A gold cluster catalyst developed by researchers in China can selectively hydrogenate nitrobenzene to make p-aminophenol. The reaction proceeds through a previously unidentified mechanism that is completely distinct from typical industrial routes.
p-Aminophenol is an important intermediate for preparing paracetamol – the most prescribed drug globally – and other drugs. Current methods for producing p-aminophenol often require multiple synthetic steps and complex purification procedures. Traditional industrial methods also use harsh reaction conditions in sulfuric acid, expensive platinum-based systems, increasing cost and reducing supply.
The catalyst is one of several gold–thiol clusters created by Yan Zhu, from Nanjing University, and her co-workers using a simple, inexpensive solution processing technique, with only crystallisation or chromatography required for purification.
In contrast to traditional methods, where the reaction involves adsorption and desorption of the reagent to proceed, this new process only involves a single adsorption step. All rearrangement steps then proceed with p-aminophenol desorbing from the catalyst cluster only at the end of the reaction.
‘In their elegant work, the team has demonstrated that all reaction steps involved in nitrobenzene hydrogenation to p-aminophenol [actually] occur on the gold cluster surface,’ comments Cristina Della Pina from the University of Milan in Italy, who has recently developed a carbene-functionalised gold catalyst for reducing nitrobenzene. ‘Key is the presence of the benzenethiol (thiolate) ligands: when the ligands are removed from the gold cluster surface the selectivity was completely lost.’

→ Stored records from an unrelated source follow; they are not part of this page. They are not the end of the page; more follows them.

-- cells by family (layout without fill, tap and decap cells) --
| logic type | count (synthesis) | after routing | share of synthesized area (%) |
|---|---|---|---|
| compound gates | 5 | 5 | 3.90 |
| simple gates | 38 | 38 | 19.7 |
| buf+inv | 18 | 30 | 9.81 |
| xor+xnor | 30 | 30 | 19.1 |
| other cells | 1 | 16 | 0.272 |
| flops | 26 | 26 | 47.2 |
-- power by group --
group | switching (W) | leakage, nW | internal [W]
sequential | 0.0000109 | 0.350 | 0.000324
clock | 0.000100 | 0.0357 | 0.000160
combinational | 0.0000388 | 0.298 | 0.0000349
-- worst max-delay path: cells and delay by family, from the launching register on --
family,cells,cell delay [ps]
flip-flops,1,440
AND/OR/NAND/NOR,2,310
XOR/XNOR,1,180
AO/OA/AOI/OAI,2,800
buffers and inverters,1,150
==> config.mk <==
export PLATFORM = sky130hd
export DESIGN_NAME = uart_echo_fifo_ctrl
export DESIGN_NICKNAME = d
export VERILOG_FILES = /design/src/rtl/uart_echo_fifo_ctrl.sv
export SDC_FILE = /design/constraint.sdc
export NUM_CORES = 1
export LEC_CHECK = 0
export ABC_AREA = 1
export CORE_ASPECT_RATIO = 1.4
export CORE_MARGIN = 4
export CORE_UTILIZATION = 30
export CTS_BUF_LIST = sky130_fd_sc_hd__clkbuf_4
export DETAILED_ROUTE_END_ITERATION = 6
export DONT_BUFFER_PORTS = 1
export HOLD_SLACK_MARGIN = 0.08
export PLACE_DENSITY_LB_ADDON = 0.3
export SYNTH_ARGS = -nofsm -noshare
export SYNTH_HDL_FRONTEND = slang
export SYNTH_SLANG_ARGS = --single-unit
==> constraint.sdc <==
create_clock -name clk_50M -period 3.78 [get_ports clk_50M]
set_clock_uncertainty 0.2 [all_clocks]
set_input_delay 0.756 -clock clk_50M [delete_from_list [all_inputs] [get_ports clk_50M]]
set_output_delay 0.756 -clock clk_50M [all_outputs]
set_load 0.1 [all_outputs]
## src/rtl/imm_extend_arbiter.sv

```systemverilog
// imm_extend_arbiter
// Two requesters share one 16->32 bit immediate extender. The winner of a
// combinational arbitration is loaded into a one-entry output register.
// That register has a valid/ready handshake and is tagged with the winner's id.
module imm_extend_arbiter #(
  parameter logic FAIR = 1'b1
) (
  input  logic        clk,
  input  logic        rst_n,
  input  logic        req0_valid,
  output logic        req0_ready,
  input  logic [15:0] req0_imm,
  input  logic [1:0]  req0_mode,
  input  logic        req1_valid,
  output logic        req1_ready,
  input  logic [15:0] req1_imm,
  input  logic [1:0]  req1_mode,
  output logic        out_valid,
  input  logic        out_ready,
  output logic [31:0] out_data,
  output logic        out_id,
  output logic [1:0]  out_mode,
  output logic [7:0]  xfer_cnt
);

  logic        r_out_valid;
  logic [31:0] r_out_data;
  logic        r_out_id;
  logic [1:0]  r_out_mode;
  logic [7:0]  r_xfer_cnt;
  logic        r_last;

  logic        w_can_accept;
  logic        w_grant0;
  logic        w_grant1;
  logic        w_ready0;
  logic        w_ready1;
  logic        w_accept;
  logic [15:0] w_imm;
  logic [1:0]  w_mode;
  logic [31:0] w_ext;

  // Extend a 16-bit immediate according to its mode.
  // Branch mode yields a sign-extended word offset (shifted left by 2).
  function automatic logic [31:0] f_extend(input logic [15:0] imm, input logic [1:0] mode);
    logic [31:0] res;
    case (mode)
      2'b00:   res = {{16{imm[15]}}, imm};
      2'b01:   res = {16'h0000, imm};
      2'b10:   res = {imm, 16'h0000};
      default: res = {{14{imm[15]}}, imm, 2'b00};
    endcase
    return res;
  endfunction

  // Arbitration and datapath select.
  // On a tie, fixed priority favours requester 0; round-robin favours the one not served last.
  always_comb begin
    w_can_accept = !r_out_valid || out_ready;
    w_grant0     = req0_valid && (!req1_valid || !FAIR || r_last);
    w_grant1     = req1_valid && (!req0_valid || (FAIR && !r_last));
    // Ready is forced low while reset is held so nothing appears accepted during reset.
    w_ready0     = w_grant0 && w_can_accept && rst_n;
    w_ready1     = w_grant1 && w_can_accept && rst_n;
    w_accept     = w_ready0 || w_ready1;
    w_imm        = w_grant1 ? req1_imm  : req0_imm;
    w_mode       = w_grant1 ? req1_mode : req0_mode;
    w_ext        = f_extend(w_imm, w_mode);
  end

  // Output register, last-winner tracking and handshake counter.
  always_ff @(posedge clk) begin
    if (!rst_n) begin
      r_out_valid <= 1'b0;
      r_out_data  <= 32'h0;
      r_out_id    <= 1'b0;
      r_out_mode  <= 2'b00;
      r_xfer_cnt  <= 8'd0;
      r_last      <= 1'b1;
    end else begin
      if (r_out_valid && out_ready) begin
        r_xfer_cnt <= r_xfer_cnt + 8'd1;
      end
      if (w_accept) begin
        r_out_valid <= 1'b1;
        r_out_data  <= w_ext;
        r_out_id    <= w_grant1;
        r_out_mode  <= w_mode;
        r_last      <= w_grant1;
      end else if (out_ready) begin
        r_out_valid <= 1'b0;
      end
    end
  end

  assign req0_ready = w_ready0;
  assign req1_ready = w_ready1;
  assign out_valid  = r_out_valid;
  assign out_data   = r_out_data;
  assign out_id     = r_out_id;
  assign out_mode   = r_out_mode;
  assign xfer_cnt   = r_xfer_cnt;

endmodule

```
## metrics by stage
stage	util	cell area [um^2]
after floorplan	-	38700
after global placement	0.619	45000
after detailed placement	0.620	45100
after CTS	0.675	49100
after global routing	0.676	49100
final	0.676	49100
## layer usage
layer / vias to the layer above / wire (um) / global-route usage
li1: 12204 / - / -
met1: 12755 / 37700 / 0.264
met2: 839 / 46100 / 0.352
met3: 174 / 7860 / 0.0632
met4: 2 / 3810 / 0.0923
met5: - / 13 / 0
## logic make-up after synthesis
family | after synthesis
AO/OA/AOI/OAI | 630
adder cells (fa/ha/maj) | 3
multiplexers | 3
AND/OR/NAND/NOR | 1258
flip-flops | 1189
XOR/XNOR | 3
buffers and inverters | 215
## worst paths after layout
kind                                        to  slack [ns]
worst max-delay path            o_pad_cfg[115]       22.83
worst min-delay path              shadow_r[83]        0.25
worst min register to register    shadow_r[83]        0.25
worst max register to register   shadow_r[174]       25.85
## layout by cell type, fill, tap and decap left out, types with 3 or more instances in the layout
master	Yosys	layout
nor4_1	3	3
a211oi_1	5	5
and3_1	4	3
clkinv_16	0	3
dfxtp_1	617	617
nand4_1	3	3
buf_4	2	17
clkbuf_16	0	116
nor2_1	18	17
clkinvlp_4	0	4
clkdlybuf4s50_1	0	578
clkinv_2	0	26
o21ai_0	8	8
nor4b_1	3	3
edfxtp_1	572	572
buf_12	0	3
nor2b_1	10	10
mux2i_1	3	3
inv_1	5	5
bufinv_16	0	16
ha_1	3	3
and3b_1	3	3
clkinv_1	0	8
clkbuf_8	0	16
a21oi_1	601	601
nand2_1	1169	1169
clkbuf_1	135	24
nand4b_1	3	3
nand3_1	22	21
===== src/rtl/riscv_mc_pkg.sv =====
// Shared encodings for the multicycle RV32I-subset controller: FSM states, opcodes,
// ALU control codes and datapath mux select codes.
package riscv_mc_pkg;

  typedef enum logic [3:0] {
    StReset    = 4'd0,
    StFetch    = 4'd1,
    StDecode   = 4'd2,
    StMemAdr   = 4'd3,
    StMemRead  = 4'd4,
    StMemWb    = 4'd5,
    StMemWrite = 4'd6,
    StExecuteR = 4'd7,
    StExecuteI = 4'd8,
    StAluWb    = 4'd9,
    StBeq      = 4'd10,
    StJal      = 4'd11
  } state_t;

  localparam logic [6:0] OP_LW  = 7'b0000011;
  localparam logic [6:0] OP_SW  = 7'b0100011;
  localparam logic [6:0] OP_R   = 7'b0110011;
  localparam logic [6:0] OP_I   = 7'b0010011;
  localparam logic [6:0] OP_JAL = 7'b1101111;
  localparam logic [6:0] OP_BEQ = 7'b1100011;

  localparam logic [2:0] ALU_ADD = 3'b000;
  localparam logic [2:0] ALU_SUB = 3'b001;
  localparam logic [2:0] ALU_AND = 3'b010;
  localparam logic [2:0] ALU_OR  = 3'b011;
  localparam logic [2:0] ALU_SLT = 3'b101;

  localparam logic [1:0] ALUOP_ADD   = 2'b00;
  localparam logic [1:0] ALUOP_SUB   = 2'b01;
  localparam logic [1:0] ALUOP_FUNCT = 2'b10;

  localparam logic [1:0] RES_ALUOUT    = 2'b00;
  localparam logic [1:0] RES_DATA      = 2'b01;
  localparam logic [1:0] RES_ALURESULT = 2'b10;

  localparam logic [1:0] SRCA_PC    = 2'b00;
  localparam logic [1:0] SRCA_OLDPC = 2'b01;
  localparam logic [1:0] SRCA_RD1   = 2'b10;

  localparam logic [1:0] SRCB_RD2  = 2'b00;
  localparam logic [1:0] SRCB_IMM  = 2'b01;
  localparam logic [1:0] SRCB_FOUR = 2'b10;

  localparam logic [1:0] IMM_I = 2'b00;
  localparam logic [1:0] IMM_S = 2'b01;
  localparam logic [1:0] IMM_B = 2'b10;
  localparam logic [1:0] IMM_J = 2'b11;

  function automatic logic is_legal_op(logic [6:0] op);
    return (op == OP_LW) || (op == OP_SW) || (op == OP_R) || (op == OP_I) ||
           (op == OP_JAL) || (op == OP_BEQ);
  endfunction

  function automatic logic [1:0] imm_src_of(logic [6:0] op);
    case (op)
      OP_SW:   return IMM_S;
      OP_BEQ:  return IMM_B;
      OP_JAL:  return IMM_J;
      default: return IMM_I;
    endcase
  endfunction

endpackage


===== src/rtl/alu_decoder.sv =====
// Combinational ALUOp/funct to ALUControl mapping. op5 separates R-type sub from
// I-type addi, which shares funct3 000 but has no subtract form.
module alu_decoder
  import riscv_mc_pkg::*;
(
  input  logic [1:0] alu_op_i,
  input  logic [2:0] funct3_i,
  input  logic       op5_i,
  input  logic       funct7b5_i,
  output logic [2:0] alu_control_o
);

  always_comb begin
    alu_control_o = ALU_ADD;
    unique case (alu_op_i)
      ALUOP_ADD: alu_control_o = ALU_ADD;
      ALUOP_SUB: alu_control_o = ALU_SUB;
      ALUOP_FUNCT: begin
        case (funct3_i)
          3'b000:  alu_control_o = (op5_i & funct7b5_i) ? ALU_SUB : ALU_ADD;
          3'b010:  alu_control_o = ALU_SLT;
          3'b110:  alu_control_o = ALU_OR;
          3'b111:  alu_control_o = ALU_AND;
          default: alu_control_o = ALU_ADD;
        endcase
      end
      default: alu_control_o = ALU_ADD;
    endcase
  end

endmodule


===== src/rtl/control_unit_mc.sv =====
// Multicycle main controller: sequences fetch/decode/execute/memory/writeback and
// decodes Moore-style datapath controls from the current state.
module control_unit_mc
  import riscv_mc_pkg::*;
(
  input  logic       clk,
  input  logic       rst_n,
  input  logic [6:0] op,
  input  logic [2:0] funct3,
  input  logic       funct7b5,
  input  logic       zero,
  output logic       PCWrite,
  output logic       AdrSrc,
  output logic       MemWrite,
  output logic       IRWrite,
  output logic       RegWrite,
  output logic [1:0] ResultSrc,
  output logic [1:0] ALUSrcA,
  output logic [1:0] ALUSrcB,
  output logic [1:0] ImmSrc,
  output logic [2:0] ALUControl,
  output logic       illegal,
  output logic       done
);

  state_t     state_q;
  logic       pc_update, branch, mem_write, ir_write, reg_write, illegal_raw, done_raw;
  logic [1:0] alu_op;

  always_ff @(posedge clk) begin
    if (!rst_n) begin
      state_q <= StReset;
    end else begin
      case (state_q)
        StReset:  state_q <= StFetch;
        StFetch:  state_q <= StDecode;
        StDecode: begin
          case (op)
            OP_LW, OP_SW: state_q <= StMemAdr;
            OP_R:         state_q <= StExecuteR;
            OP_I:         state_q <= StExecuteI;
            OP_JAL:       state_q <= StJal;
            OP_BEQ:       state_q <= StBeq;
            default:      state_q <= StFetch;
          endcase
        end
        StMemAdr:                              state_q <= (op == OP_SW) ? StMemWrite : StMemRead;
        StMemRead:                             state_q <= StMemWb;
        StMemWb, StMemWrite, StAluWb, StBeq:   state_q <= StFetch;
        StExecuteR, StExecuteI, StJal:         state_q <= StAluWb;
        default:                               state_q <= StReset;
      endcase
    end
  end

  always_comb begin
    pc_update   = 1'b0;
    branch      = 1'b0;
    mem_write   = 1'b0;
    ir_write    = 1'b0;
    reg_write   = 1'b0;
    illegal_raw = 1'b0;
    done_raw    = 1'b0;
    AdrSrc      = 1'b0;
    ResultSrc   = RES_ALUOUT;
    ALUSrcA     = SRCA_PC;
    ALUSrcB     = SRCB_RD2;
    alu_op      = ALUOP_ADD;
    case (state_q)
      StFetch: begin
        ir_write  = 1'b1;
        pc_update = 1'b1;
        ALUSrcB   = SRCB_FOUR;
        ResultSrc = RES_ALURESULT;
      end
      StDecode: begin
        // Branch target is precomputed here from OldPC + ImmExt.
        ALUSrcA     = SRCA_OLDPC;
        ALUSrcB     = SRCB_IMM;
        illegal_raw = ~is_legal_op(op);
        done_raw    = ~is_legal_op(op);
      end
      StMemAdr: begin
        ALUSrcA = SRCA_RD1;
        ALUSrcB = SRCB_IMM;
      end
      StMemRead: AdrSrc = 1'b1;
      StMemWb: begin
        ResultSrc = RES_DATA;
        reg_write = 1'b1;
        done_raw  = 1'b1;
      end
      StMemWrite: begin
        AdrSrc    = 1'b1;
        mem_write = 1'b1;
        done_raw  = 1'b1;
      end
      StExecuteR: begin
        ALUSrcA = SRCA_RD1;
        alu_op  = ALUOP_FUNCT;
      end
      StExecuteI: begin
        ALUSrcA = SRCA_RD1;
        ALUSrcB = SRCB_IMM;
        alu_op  = ALUOP_FUNCT;
      end
      StAluWb: begin
        reg_write = 1'b1;
        done_raw  = 1'b1;
      end
      StBeq: begin
        ALUSrcA  = SRCA_RD1;
        alu_op   = ALUOP_SUB;
        branch   = 1'b1;
        done_raw = 1'b1;
      end
      StJal: begin
        ALUSrcA   = SRCA_OLDPC;
        ALUSrcB   = SRCB_FOUR;
        pc_update = 1'b1;
      end
      default: ;
    endcase
  end

  // Enables are masked by rst_n so a mid-instruction reset cannot commit state.
  assign PCWrite  = rst_n & ((branch & zero) | pc_update);
  assign MemWrite = rst_n & mem_write;
  assign IRWrite  = rst_n & ir_write;
  assign RegWrite = rst_n & reg_write;
  assign illegal  = rst_n & illegal_raw;
  assign done     = rst_n & done_raw;

  assign ImmSrc = imm_src_of(op);

  alu_decoder u_alu_decoder (
    .alu_op_i      (alu_op),
    .funct3_i      (funct3),
    .op5_i         (op[5]),
    .funct7b5_i    (funct7b5),
    .alu_control_o (ALUControl)
  );

endmodule
## config.mk

```make
export PLATFORM = sky130hd
export DESIGN_NAME = button_event_scheduler
export DESIGN_NICKNAME = d
export VERILOG_FILES = /design/src/rtl/button_event_scheduler.sv
export SDC_FILE = /design/constraint.sdc
export NUM_CORES = 1
export LEC_CHECK = 0
export CAP_MARGIN = 20
export CORE_UTILIZATION = 50
export CTS_CLUSTER_DIAMETER = 80
export DETAILED_ROUTE_END_ITERATION = 8
export GPL_TIMING_DRIVEN = 0
export PLACE_DENSITY_LB_ADDON = 0.25
export SYNTH_ARGS = -nofsm -noshare
export SYNTH_HDL_FRONTEND = slang
export SYNTH_SLANG_ARGS = --single-unit
```

## constraint.sdc

```tcl
create_clock -name clock_in -period 6.7 [get_ports clock_in]
set_input_delay 1.34 -clock clock_in [delete_from_list [all_inputs] [get_ports clock_in]]
set_output_delay 1.34 -clock clock_in [all_outputs]
set_load 0.005 [all_outputs]
```
==> src/rtl/snes_pkg.sv <==
`default_nettype none
// +----------------------------------------------------------------------------+
// | Module      : snes_pkg                                                     |
// | Description : Shared types and constants for the SNES pad responder.       |
// | Revision    : 1.0                                                          |
// +----------------------------------------------------------------------------+
package snes_pkg;

  localparam int FRAME_BITS = 16;

  localparam int BTN_B      = 0;
  localparam int BTN_Y      = 1;
  localparam int BTN_SELECT = 2;
  localparam int BTN_START  = 3;
  localparam int BTN_UP     = 4;
  localparam int BTN_DOWN   = 5;
  localparam int BTN_LEFT   = 6;
  localparam int BTN_RIGHT  = 7;
  localparam int BTN_A      = 8;
  localparam int BTN_X      = 9;
  localparam int BTN_L      = 10;
  localparam int BTN_R      = 11;

  localparam logic [3:0] C_UNUSED_FILL = 4'b1111;

  typedef enum logic [1:0] {
    ST_IDLE  = 2'd0,
    ST_LOAD  = 2'd1,
    ST_SHIFT = 2'd2,
    ST_DONE  = 2'd3
  } snes_state_t;

  // Pressed buttons read as 0 on the wire; the four spare bits read as released.
  function automatic logic [FRAME_BITS-1:0] build_frame(input logic [11:0] buttons);
    return {C_UNUSED_FILL, ~buttons};
  endfunction

endpackage
`default_nettype wire

==> src/rtl/snes_strobe_filter.sv <==
`default_nettype none
// +----------------------------------------------------------------------------+
// | Module      : snes_strobe_filter                                           |
// | Description : 2-FF synchronizer, stability filter and edge pulses.         |
// | Revision    : 1.0                                                          |
// +----------------------------------------------------------------------------+
module snes_strobe_filter #(
  parameter int FILTER_CYCLES = 4
) (
  input  logic clock,
  input  logic reset_n,
  input  logic i_strobe,
  output logic o_level,
  output logic o_rise,
  output logic o_fall
);

  logic       r_sync_meta;
  logic       r_sync;
  logic       r_level;
  logic       r_rise;
  logic       r_fall;
  logic [7:0] r_count;
  logic [7:0] w_count_inc;
  logic       w_accept;

  assign w_count_inc = r_count + 8'd1;
  assign w_accept    = (r_sync != r_level) && (w_count_inc == 8'(FILTER_CYCLES));

  // Edge pulses are produced in the same cycle the filtered level flips.
  always_ff @(posedge clock or negedge reset_n) begin
    if (!reset_n) begin
      r_sync_meta <= 1'b0;
      r_sync      <= 1'b0;
      r_level     <= 1'b0;
      r_rise      <= 1'b0;
      r_fall      <= 1'b0;
      r_count     <= 8'd0;
    end else begin
      r_sync_meta <= i_strobe;
      r_sync      <= r_sync_meta;
      r_rise      <= 1'b0;
      r_fall      <= 1'b0;
      if (r_sync != r_level) begin
        if (w_accept) begin
          r_level <= r_sync;
          r_rise  <= r_sync;
          r_fall  <= ~r_sync;
          r_count <= 8'd0;
        end else begin
          r_count <= w_count_inc;
        end
      end else begin
        r_count <= 8'd0;
      end
    end
  end

  assign o_level = r_level;
  assign o_rise  = r_rise;
  assign o_fall  = r_fall;

endmodule
`default_nettype wire

==> src/rtl/snes_controller_responder.sv <==
`default_nettype none
// +----------------------------------------------------------------------------+
// | Module      : snes_controller_responder                                    |
// | Description : SNES joypad end: shifts a 16-bit button frame on strobes.    |
// | Revision    : 1.0                                                          |
// +----------------------------------------------------------------------------+
module snes_controller_responder
  import snes_pkg::*;
#(
  parameter int   FILTER_CYCLES = 4,
  parameter logic TRAIL_LEVEL   = 1'b0
) (
  input  logic        clock,
  input  logic        reset_n,
  input  logic        controller_latch,
  input  logic        controller_clock,
  input  logic [11:0] buttons,
  input  logic        connected,
  output logic        controller_data,
  output logic        frame_done,
  output logic [4:0]  bit_index
);

  logic                  r_rst_meta_n;
  logic                  r_rst_n;
  snes_state_t           r_state;
  snes_state_t           w_state_next;
  logic [FRAME_BITS-1:0] r_shift;
  logic [FRAME_BITS-1:0] w_shift_next;
  logic [4:0]            r_bit_index;
  logic [4:0]            w_bit_index_next;
  logic                  r_frame_done;
  logic                  w_frame_done_next;
  logic                  r_data;
  logic                  w_data_next;
  logic                  w_latch_level;
  logic                  w_latch_rise;
  logic                  w_latch_fall;
  logic                  w_clock_level;
  logic                  w_clock_rise;
  logic                  w_clock_fall;
  logic                  w_clock_edge;

  // Reset asserts immediately and releases on a clock edge.
  always_ff @(posedge clock or negedge reset_n) begin
    if (!reset_n) begin
      r_rst_meta_n <= 1'b0;
      r_rst_n      <= 1'b0;
    end else begin
      r_rst_meta_n <= 1'b1;
      r_rst_n      <= r_rst_meta_n;
    end
  end

  snes_strobe_filter #(.FILTER_CYCLES(FILTER_CYCLES)) u_latch_filter (
    .clock    (clock),
    .reset_n  (r_rst_n),
    .i_strobe (controller_latch),
    .o_level  (w_latch_level),
    .o_rise   (w_latch_rise),
    .o_fall   (w_latch_fall)
  );

  snes_strobe_filter #(.FILTER_CYCLES(FILTER_CYCLES)) u_clock_filter (
    .clock    (clock),
    .reset_n  (r_rst_n),
    .i_strobe (controller_clock),
    .o_level  (w_clock_level),
    .o_rise   (w_clock_rise),
    .o_fall   (w_clock_fall)
  );

  // A filtered rise always coincides with a high level and no fall.
  assign w_clock_edge = w_clock_rise && w_clock_level && !w_clock_fall;

  always_comb begin
    w_state_next      = r_state;
    w_shift_next      = r_shift;
    w_bit_index_next  = r_bit_index;
    w_frame_done_next = 1'b0;
    if (w_latch_rise) begin
      w_state_next     = ST_LOAD;
      w_shift_next     = build_frame(buttons);
      w_bit_index_next = 5'd0;
    end else begin
      unique case (r_state)
        ST_IDLE: begin
          if (w_latch_level) w_state_next = ST_LOAD;
        end
        ST_LOAD: begin
          w_shift_next     = build_frame(buttons);
          w_bit_index_next = 5'd0;
          if (w_latch_fall) w_state_next = ST_SHIFT;
        end
        ST_SHIFT: begin
          if (w_clock_edge) begin
            w_shift_next     = {1'b1, r_shift[FRAME_BITS-1:1]};
            w_bit_index_next = r_bit_index + 5'd1;
            if (r_bit_index == 5'(FRAME_BITS - 1)) begin
              w_state_next      = ST_DONE;
              w_frame_done_next = 1'b1;
            end
          end
        end
        ST_DONE: begin
          w_bit_index_next = 5'(FRAME_BITS);
        end
        default: w_state_next = ST_IDLE;
      endcase
    end
  end

  always_comb begin
    w_data_next = 1'b1;
    unique case (r_state)
      ST_IDLE:  w_data_next = 1'b1;
      ST_LOAD:  w_data_next = r_shift[0];
      ST_SHIFT: w_data_next = r_shift[0];
      ST_DONE:  w_data_next = TRAIL_LEVEL;
      default:  w_data_next = 1'b1;
    endcase
  end

  always_ff @(posedge clock or negedge r_rst_n) begin
    if (!r_rst_n) begin
      r_state      <= ST_IDLE;
      r_shift      <= '1;
      r_bit_index  <= 5'd0;
      r_frame_done <= 1'b0;
      r_data       <= 1'b1;
    end else begin
      r_state      <= w_state_next;
      r_shift      <= w_shift_next;
      r_bit_index  <= w_bit_index_next;
      r_frame_done <= w_frame_done_next;
      r_data       <= w_data_next;
    end
  end

  assign controller_data = r_data | ~connected;
  assign frame_done      = r_frame_done;
  assign bit_index       = r_bit_index;

endmodule
`default_nettype wire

Della Pina adds that the potential immediate impact of such a catalyst is apparent as gold catalysts are already used industrially. The fact that ‘the catalyst could be conveniently separated from the reaction system by centrifugation and reused with similarly high selective activity over seven consecutive cycles,’ offers a simplified approach with incredible robustness. Zhu’s team predicts ‘the studies of atomically precise metal cluster catalysts will lead to unexpected advances in catalysis and practical application.’
This work adds to other alternative syntheses for paracetamol being explored, including biological transformations and even recommissioning nerve agents, as manufacture is reshored globally to meet demand.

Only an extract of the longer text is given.